Sharlet suggested that the bill came about as a result of Bahati's membership in the Christian group The Family. He revealed that Bahati reportedly first floated the idea of the bill (which at that time included the death penalty for homosexual assaults on minors, disabled people, or by knowingly HIV positive men) during The Family's Uganda National Prayer Breakfast in 2008. Bob Hunter, a member of The Family, gave an interview to NPR in December 2009 in which he acknowledged Bahati's connection but argued that no American associates support the bill. After news of the gay execution law broke, Bahati was disinvited from the 2010 U.S. National Prayer Breakfast.

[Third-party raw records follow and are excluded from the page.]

This design comes from an exercise in tuning for small area and a short achievable clock period on the open sky130 flow, not from production work. At most, simulation tests tie the RTL to the original design; equivalence was not proved. The RTL of runs 1 and 4 to 6 was laid out without a check of its function. Power and IR drop assume default switching activity.

$ cat flow/run.sh
#!/bin/bash
# synth_recipe.tcl (not shown) runs the flow's synth.tcl, then flattens the netlist and writes it again
# the make line also repeats each setting of config.mk as NAME=value (left out here)
make -C /OpenROAD-flow-scripts/flow DESIGN_CONFIG=/design/flow/config.mk WORK_HOME=/design/flow/orfs CLKGATE_MAP_FILE= SYNTH_SCRIPT=/design/flow/synth_recipe.tcl finish
$ cat flow/config.mk
export PLATFORM = sky130hd
export DESIGN_NAME = dma_rx_unpacker
export DESIGN_NICKNAME = dma_rx_unpacker
export VERILOG_FILES = /design/flow/design.v
export SDC_FILE = /design/flow/constraint.sdc
export NUM_CORES = 4
export LEC_CHECK = 0
export CAP_MARGIN = 20
export CORE_MARGIN = 2
export CORE_UTILIZATION = 40
export SLEW_MARGIN = 20
$ cat flow/constraint.sdc
create_clock -name core_clock -period 5.5 [get_ports {clk}]
set_input_delay 1.1000 -clock core_clock [delete_from_list [all_inputs] [get_ports {clk}]]
set_output_delay 1.1000 -clock core_clock [all_outputs]
set_load 0.01 [all_outputs]
$ cat flow/design.v
package dma_pkg;
  localparam int DMA_BEAT_W = 128;
  localparam int DMA_WORD_W = 32;
  localparam int DMA_LANES  = 4;
  localparam logic [15:0] DMA_HDR_MAGIC = 16'hD5A7;
  localparam int MAGIC_HI = 31;
  localparam int MAGIC_LO = 16;
  localparam int LEN_HI   = 15;
  localparam int LEN_LO   = 0;
  typedef enum logic {
    RX_HDR,
    RX_PAYLOAD
  } rx_state_e;
  function automatic logic [DMA_WORD_W-1:0] beat_lane(
    input logic [DMA_BEAT_W-1:0] beat,
    input logic [1:0]            lane
  );
    beat_lane = beat[lane*DMA_WORD_W +: DMA_WORD_W];
  endfunction
endpackage
module dma_rx_fifo #(
  parameter int DEPTH = 16,
  parameter int WIDTH = 128
) (
  input  logic                   clk,
  input  logic [DEPTH-1:0]       we,        
  input  logic [DEPTH-1:0]       hold,      
  input  logic [WIDTH-1:0]       wdata,
  input  logic [DEPTH-1:0]       rd_oh,
  input  logic [2:0]             lsel,      
  output logic [WIDTH/4-1:0]     nxt_word,
  output logic [WIDTH/4-1:0]     hdr_word
);
  localparam int WW = WIDTH / 4;
  logic [DEPTH*WIDTH-1:0] mem;
  always_ff @(posedge clk) begin
    for (int e = 0; e < DEPTH; e++)
      mem[e*WIDTH +: WIDTH] <= ({WIDTH{hold[e]}} & mem[e*WIDTH +: WIDTH]) |
                               ({WIDTH{we[e]}}   & wdata);
  end
  always_comb begin
    nxt_word = '0;
    hdr_word = '0;
    for (int e = 0; e < DEPTH; e++) begin
      for (int l = 1; l < 4; l++)
        nxt_word = nxt_word | ({WW{rd_oh[e] & lsel[l-1]}} & mem[e*WIDTH + l*WW +: WW]);
      hdr_word = hdr_word | ({WW{rd_oh[(e+DEPTH-1)%DEPTH]}} & mem[e*WIDTH +: WW]);
    end
  end
endmodule
module dma_rx_unpacker #(
  parameter int          FIFO_DEPTH = 16,
  parameter logic [15:0] HDR_MAGIC  = dma_pkg::DMA_HDR_MAGIC,
  localparam int         LVL_W      = $clog2(FIFO_DEPTH) + 1
) (
  input  logic                  clk,
  input  logic                  reset_n,
  input  logic [dma_pkg::DMA_BEAT_W-1:0] dma_read_data,
  input  logic                  dma_read_valid,
  output logic [dma_pkg::DMA_WORD_W-1:0] out_data,
  output logic                  out_valid,
  input  logic                  out_ready,
  output logic                  out_last,
  output logic [LVL_W-1:0]      fifo_level,
  output logic                  overflow,
  input  logic                  ovf_clr,
  output logic                  frame_err,
  output logic [31:0]           frame_cnt,
  output logic [31:0]           drop_cnt
);
  logic [FIFO_DEPTH-1:0] wr_oh;       
  logic [FIFO_DEPTH-1:0] wr_ohn;      
  logic [FIFO_DEPTH-1:0] hold;
  logic [FIFO_DEPTH-1:0] rd_oh;
  logic [FIFO_DEPTH-1:0] we;
  logic                  full, empty, lvl_le1, lvl_1;
  logic                  push, pop;
  logic                  pay;         
  logic [1:0]            lane;
  logic [15:0]           rem;
  logic                  rem1;        
  logic                  hdr_ok;      
  logic [15:0]           hdr_len;
  logic                  hdr_len0, hdr_len1;
  logic [31:0]           nxt_word, hdr_word, w_word;
  logic                  hs, hdr_act, accept, last, lane3;
  assign full    = fifo_level[LVL_W-1];
  assign empty   = (fifo_level == '0);
  assign lvl_le1 = (fifo_level[LVL_W-1:1] == '0);
  assign lvl_1   = lvl_le1 & fifo_level[0];
  assign push    = dma_read_valid & ~full;
  assign we   = {FIFO_DEPTH{push}} & wr_oh;
  assign hold = {FIFO_DEPTH{~push}} | wr_ohn;
  dma_rx_fifo #(
    .DEPTH (FIFO_DEPTH),
    .WIDTH (dma_pkg::DMA_BEAT_W)
  ) u_fifo (
    .clk      (clk),
    .we       (we),
    .hold     (hold),
    .wdata    (dma_read_data),
    .rd_oh    (rd_oh),
    .lsel     ({lane == 2'd2, lane == 2'd1, lane == 2'd0}),
    .nxt_word (nxt_word),
    .hdr_word (hdr_word)
  );
  assign w_word  = dma_read_data[31:0];
  assign hs      = out_valid & out_ready;    
  assign hdr_act = ~pay & ~empty;
  assign accept  = hdr_act & hdr_ok & ~hdr_len0;
  assign last    = rem1;
  assign lane3   = (lane == 2'd3);
  assign pop     = (hdr_act & (~hdr_ok | hdr_len0)) | (hs & (last | lane3));
  logic sel_nxt, sel_hdr, sel_w, sel_hold;
  logic pay_d, empty_d, valid_d, rem1_d;
  assign sel_nxt  = accept | (hs & ~last & ~lane3);
  assign sel_hdr  = hs & ~last & lane3 & ~lvl_le1;
  assign sel_w    = pay & dma_read_valid & (empty | (hs & ~last & lane3 & lvl_1));
  assign sel_hold = out_valid & ~out_ready;
  assign pay_d   = accept | (pay & ~(hs & last));
  assign empty_d = ~push & (empty | (lvl_1 & pop));
  assign valid_d = pay_d & ~empty_d;
  assign rem1_d  = accept ? hdr_len1 : (hs ? (rem == 16'd2) : rem1);
  always_ff @(posedge clk or negedge reset_n) begin
    if (!reset_n) begin
      out_data  <= '0;
      out_valid <= 1'b0;
      out_last  <= 1'b0;
    end else begin
      out_data  <= ({32{sel_nxt}}  & nxt_word) |
                   ({32{sel_hdr}}  & hdr_word) |
                   ({32{sel_w}}    & w_word)   |
                   ({32{sel_hold}} & out_data);
      out_valid <= valid_d;
      out_last  <= valid_d & rem1_d;
    end
  end
  logic [31:0] hdr_src;
  assign hdr_src = lvl_le1 ? w_word : hdr_word;
  always_ff @(posedge clk) begin
    hdr_ok   <= (hdr_src[31:16] == HDR_MAGIC);
    hdr_len  <= hdr_src[15:0];
    hdr_len0 <= (hdr_src[15:0] == 16'd0);
    hdr_len1 <= (hdr_src[15:0] == 16'd1);
  end
  always_ff @(posedge clk or negedge reset_n) begin
    if (!reset_n) begin
      pay        <= 1'b0;
      lane       <= '0;
      rem        <= '0;
      rem1       <= 1'b0;
      frame_err  <= 1'b0;
      wr_oh      <= FIFO_DEPTH'(1);
      wr_ohn     <= ~FIFO_DEPTH'(1);
      rd_oh      <= FIFO_DEPTH'(1);
      fifo_level <= '0;
    end else begin
      frame_err <= hdr_act & ~hdr_ok;
      pay       <= pay_d;
      rem1      <= rem1_d;
      if (accept) begin
        rem  <= hdr_len;
        lane <= 2'd1;
      end else if (hs) begin
        rem  <= rem - 16'd1;
        lane <= last ? 2'd0 : lane + 2'd1;
      end
      if (push) begin
        wr_oh  <= {wr_oh[FIFO_DEPTH-2:0], wr_oh[FIFO_DEPTH-1]};
        wr_ohn <= {wr_ohn[FIFO_DEPTH-2:0], wr_ohn[FIFO_DEPTH-1]};
      end
      if (pop)  rd_oh  <= {rd_oh[FIFO_DEPTH-2:0], rd_oh[FIFO_DEPTH-1]};
      case ({push, pop})
        2'b10:   fifo_level <= fifo_level + 1'b1;
        2'b01:   fifo_level <= fifo_level - 1'b1;
        default: fifo_level <= fifo_level;
      endcase
    end
  end
  always_ff @(posedge clk or negedge reset_n) begin
    if (!reset_n)                   overflow <= 1'b0;
    else if (dma_read_valid & full) overflow <= 1'b1;
    else if (ovf_clr)               overflow <= 1'b0;
  end
  logic frame_done;
  assign frame_done = (hdr_act & hdr_ok & hdr_len0) | (hs & last);
  always_ff @(posedge clk or negedge reset_n) begin
    if (!reset_n) begin
      frame_cnt <= '0;
      drop_cnt  <= '0;
    end else begin
      if (frame_done)            frame_cnt <= frame_cnt + 32'd1;
      if (dma_read_valid & full) drop_cnt  <= drop_cnt + 32'd1;
    end
  end
endmodule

Bahati was interviewed by Rachel Maddow in December 2010. Bahati asserted that $15 million had been invested in Uganda to recruit children. When pressed by Maddow for "recruitment" tactics, he stated that "They go to a school, teach them, entice them with money, to lure them into this practice". Bahati asserted that videos are being circulated in Uganda that state that "a man sleeping with a man is okay," which were being used for "recruitment". Maddow challenged this assertion, stating that "recruitment of children by gays is a common myth in any and all countries that have debated laws like that proposed in Uganda." Bahati made clear in the interview that the law he is proposing will go through the democratic process of Uganda and be debated upon. In addition to this, Bahati believes that America should respect its sovereignty as well as the fact that Ugandan law will have jurisdiction on Ugandans only.

On 20 December 2013, the Parliament of Uganda passed the Uganda Anti-Homosexuality Act, 2014 with the death penalty proposal dropped in favour of life in prison.

The bill was signed into law by the President of Uganda on 24 February 2014. On 1 August 2014, however, the Constitutional Court of Uganda ruled the Act invalid on procedural grounds.